Internal API Warning

If you are utilizing the standard d9d training infrastructure, you do not need to call these functions manually. The framework automatically handles gradient synchronization. This package is primarily intended for users extending d9d.

About

The d9d.internals.grad_sync package provides low-level primitives for synchronizing gradients in distributed training setups utilizing DTensor.

Unlike standard PyTorch DistributedDataParallel which assumes a uniform communication strategy for the entire model, this package is designed to work with heterogeneous distributions often found in ND-parallelism (e.g., mixtures of Data, Tensor, Sequence, and Pipeline parallelism). It inspects DTensor placements to automatically determine which dimensions require reduction (all-reduce) and groups parameters into efficient communication buckets.

Core Concepts

Bucketing & Flattening

Communication overhead is dominated by latency when reducing many small tensors.

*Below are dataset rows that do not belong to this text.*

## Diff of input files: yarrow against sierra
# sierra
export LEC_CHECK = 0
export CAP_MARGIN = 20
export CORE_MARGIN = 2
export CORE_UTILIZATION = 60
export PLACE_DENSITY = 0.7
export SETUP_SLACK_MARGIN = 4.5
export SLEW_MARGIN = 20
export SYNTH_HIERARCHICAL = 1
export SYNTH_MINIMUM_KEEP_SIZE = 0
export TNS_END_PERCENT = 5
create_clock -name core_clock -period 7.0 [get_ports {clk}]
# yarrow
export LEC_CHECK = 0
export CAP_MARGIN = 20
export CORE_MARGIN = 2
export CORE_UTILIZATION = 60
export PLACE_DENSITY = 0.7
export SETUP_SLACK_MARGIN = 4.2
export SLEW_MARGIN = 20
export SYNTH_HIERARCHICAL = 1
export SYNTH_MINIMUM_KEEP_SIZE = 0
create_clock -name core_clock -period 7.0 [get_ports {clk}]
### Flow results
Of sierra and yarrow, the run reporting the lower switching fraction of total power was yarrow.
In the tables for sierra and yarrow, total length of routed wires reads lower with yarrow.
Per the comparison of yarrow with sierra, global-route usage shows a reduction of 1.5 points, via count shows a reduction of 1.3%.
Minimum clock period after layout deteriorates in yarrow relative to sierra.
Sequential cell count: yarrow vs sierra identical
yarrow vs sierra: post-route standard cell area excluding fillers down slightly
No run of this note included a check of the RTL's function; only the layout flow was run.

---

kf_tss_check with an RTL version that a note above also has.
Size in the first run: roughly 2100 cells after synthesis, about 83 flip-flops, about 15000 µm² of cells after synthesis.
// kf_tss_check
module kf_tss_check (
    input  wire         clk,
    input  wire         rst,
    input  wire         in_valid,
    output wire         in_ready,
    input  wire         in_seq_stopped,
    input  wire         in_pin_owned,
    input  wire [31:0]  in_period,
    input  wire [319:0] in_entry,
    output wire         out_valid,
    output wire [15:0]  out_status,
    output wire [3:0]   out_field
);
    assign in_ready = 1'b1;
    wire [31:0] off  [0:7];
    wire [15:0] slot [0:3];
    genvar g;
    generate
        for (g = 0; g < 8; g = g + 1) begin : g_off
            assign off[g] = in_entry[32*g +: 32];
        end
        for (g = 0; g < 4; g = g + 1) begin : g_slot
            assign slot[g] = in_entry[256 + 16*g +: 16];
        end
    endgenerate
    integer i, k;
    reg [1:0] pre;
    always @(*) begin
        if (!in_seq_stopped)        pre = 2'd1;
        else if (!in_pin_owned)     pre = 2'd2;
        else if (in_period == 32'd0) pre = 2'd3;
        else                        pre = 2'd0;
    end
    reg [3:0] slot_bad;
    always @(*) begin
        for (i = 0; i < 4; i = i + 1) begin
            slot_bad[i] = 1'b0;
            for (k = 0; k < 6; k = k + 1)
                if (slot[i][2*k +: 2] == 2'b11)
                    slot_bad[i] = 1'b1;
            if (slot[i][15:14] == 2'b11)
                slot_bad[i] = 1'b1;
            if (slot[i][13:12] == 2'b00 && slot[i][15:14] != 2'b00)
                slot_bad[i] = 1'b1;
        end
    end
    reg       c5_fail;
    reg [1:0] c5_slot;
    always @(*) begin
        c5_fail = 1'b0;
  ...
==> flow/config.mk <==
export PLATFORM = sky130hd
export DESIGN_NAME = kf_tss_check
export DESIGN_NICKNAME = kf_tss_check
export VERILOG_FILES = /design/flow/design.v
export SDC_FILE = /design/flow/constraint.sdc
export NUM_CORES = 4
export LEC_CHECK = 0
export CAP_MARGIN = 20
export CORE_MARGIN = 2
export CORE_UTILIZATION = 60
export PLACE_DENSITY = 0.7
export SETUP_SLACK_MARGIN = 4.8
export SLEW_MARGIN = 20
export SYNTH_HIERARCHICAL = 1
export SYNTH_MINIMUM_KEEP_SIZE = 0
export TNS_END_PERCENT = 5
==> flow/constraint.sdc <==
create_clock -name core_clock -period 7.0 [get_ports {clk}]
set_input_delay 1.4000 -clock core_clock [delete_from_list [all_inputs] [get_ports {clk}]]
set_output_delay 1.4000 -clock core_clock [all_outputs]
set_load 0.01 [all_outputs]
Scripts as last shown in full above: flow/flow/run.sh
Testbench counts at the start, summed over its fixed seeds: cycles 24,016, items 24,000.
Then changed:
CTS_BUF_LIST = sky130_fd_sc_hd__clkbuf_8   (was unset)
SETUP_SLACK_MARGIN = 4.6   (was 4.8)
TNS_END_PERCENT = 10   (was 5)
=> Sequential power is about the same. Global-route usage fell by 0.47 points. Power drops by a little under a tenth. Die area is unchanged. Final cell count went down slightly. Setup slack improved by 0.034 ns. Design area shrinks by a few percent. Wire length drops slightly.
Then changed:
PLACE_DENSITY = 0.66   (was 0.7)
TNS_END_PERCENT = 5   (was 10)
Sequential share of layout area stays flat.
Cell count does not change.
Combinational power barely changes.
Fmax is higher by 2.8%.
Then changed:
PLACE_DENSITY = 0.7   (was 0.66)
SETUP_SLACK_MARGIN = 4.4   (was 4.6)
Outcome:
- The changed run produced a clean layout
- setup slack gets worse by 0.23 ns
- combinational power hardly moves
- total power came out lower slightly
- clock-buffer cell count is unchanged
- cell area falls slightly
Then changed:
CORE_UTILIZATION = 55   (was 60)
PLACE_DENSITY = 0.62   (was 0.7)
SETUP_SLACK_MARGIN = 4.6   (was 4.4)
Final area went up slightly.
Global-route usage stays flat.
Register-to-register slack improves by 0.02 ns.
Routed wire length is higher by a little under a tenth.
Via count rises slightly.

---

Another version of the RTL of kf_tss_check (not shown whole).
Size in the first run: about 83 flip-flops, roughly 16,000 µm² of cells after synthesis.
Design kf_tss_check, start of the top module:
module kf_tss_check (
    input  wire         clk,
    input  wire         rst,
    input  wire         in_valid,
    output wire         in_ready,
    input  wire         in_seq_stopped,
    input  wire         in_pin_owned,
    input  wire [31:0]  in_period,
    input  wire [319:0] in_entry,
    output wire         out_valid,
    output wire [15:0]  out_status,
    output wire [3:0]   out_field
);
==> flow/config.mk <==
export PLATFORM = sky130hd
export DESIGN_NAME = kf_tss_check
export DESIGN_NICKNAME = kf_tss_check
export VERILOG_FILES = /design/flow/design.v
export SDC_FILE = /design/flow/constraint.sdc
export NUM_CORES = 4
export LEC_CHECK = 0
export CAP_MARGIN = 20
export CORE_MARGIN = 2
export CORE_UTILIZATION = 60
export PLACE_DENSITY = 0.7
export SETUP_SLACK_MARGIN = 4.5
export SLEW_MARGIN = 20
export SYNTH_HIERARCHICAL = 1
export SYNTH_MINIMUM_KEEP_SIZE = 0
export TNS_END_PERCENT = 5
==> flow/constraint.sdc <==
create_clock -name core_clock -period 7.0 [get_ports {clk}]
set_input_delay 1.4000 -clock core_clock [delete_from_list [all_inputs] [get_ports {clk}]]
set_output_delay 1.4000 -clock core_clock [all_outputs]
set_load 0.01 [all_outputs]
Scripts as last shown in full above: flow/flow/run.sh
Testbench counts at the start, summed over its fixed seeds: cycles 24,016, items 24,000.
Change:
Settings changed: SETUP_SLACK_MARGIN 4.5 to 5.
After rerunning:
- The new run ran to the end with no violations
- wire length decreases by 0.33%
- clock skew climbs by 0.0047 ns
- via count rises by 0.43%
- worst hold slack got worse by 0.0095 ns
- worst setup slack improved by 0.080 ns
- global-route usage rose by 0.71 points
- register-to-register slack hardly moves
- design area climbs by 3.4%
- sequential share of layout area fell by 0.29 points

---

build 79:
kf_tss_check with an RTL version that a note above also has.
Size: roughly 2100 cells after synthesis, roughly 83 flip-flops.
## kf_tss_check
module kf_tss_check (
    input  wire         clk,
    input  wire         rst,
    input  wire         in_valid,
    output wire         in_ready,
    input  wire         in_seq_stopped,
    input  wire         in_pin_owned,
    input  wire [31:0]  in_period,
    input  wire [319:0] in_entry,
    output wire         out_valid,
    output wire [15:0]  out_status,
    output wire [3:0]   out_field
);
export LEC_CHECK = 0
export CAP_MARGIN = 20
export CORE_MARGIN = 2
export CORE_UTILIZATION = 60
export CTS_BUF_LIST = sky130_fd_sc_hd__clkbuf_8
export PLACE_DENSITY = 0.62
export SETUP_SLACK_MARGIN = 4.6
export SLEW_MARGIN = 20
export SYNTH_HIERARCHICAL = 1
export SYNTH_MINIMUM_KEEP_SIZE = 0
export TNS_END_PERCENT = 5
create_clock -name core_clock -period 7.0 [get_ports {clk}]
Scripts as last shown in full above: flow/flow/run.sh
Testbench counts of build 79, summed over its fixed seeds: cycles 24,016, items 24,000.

To mitigate this, GradientSynchronizer groups parameters into Buckets.

Inside a SyncGradientBucket, gradients for multiple parameters are flattened into a single contiguous block of memory. When a reduction is triggered, the system performs a single all_reduce operation on this large buffer instead of hundreds of small operations.

Parameters are grouped automatically based on:

  1. Device
  2. DType
  3. Associated DeviceMesh

Asynchronous Reduction

In large-scale training, effective batch size is often increased by accumulating gradients over multiple micro-batches before performing an optimizer step. This package manages the lifecycle of distributed DTensor gradients during this accumulation phase without simple no_sync context managers.

  1. Local Accumulation: During the backward pass of the first \(N-1\) micro-batches, local gradients are accumulated into the bucket's buffer. Conceptually, while the parameter DTensor is Replicated, these intermediate local gradients also represent a Replicate (although contain different data) state across the Data Parallel mesh.

  2. Automatic Triggering: Each bucket maintains an internal counter. The all_reduce communication is only triggered when the specific parameter group has reached the require_accumulations count. This trigger happens automatically inside the backward hook of the last micro-batch, allowing communication to immediately overlap with the computation of remaining layers higher up in the model. This communication is made in a separate CUDA stream that should be awaited before using the gradients in your default stream.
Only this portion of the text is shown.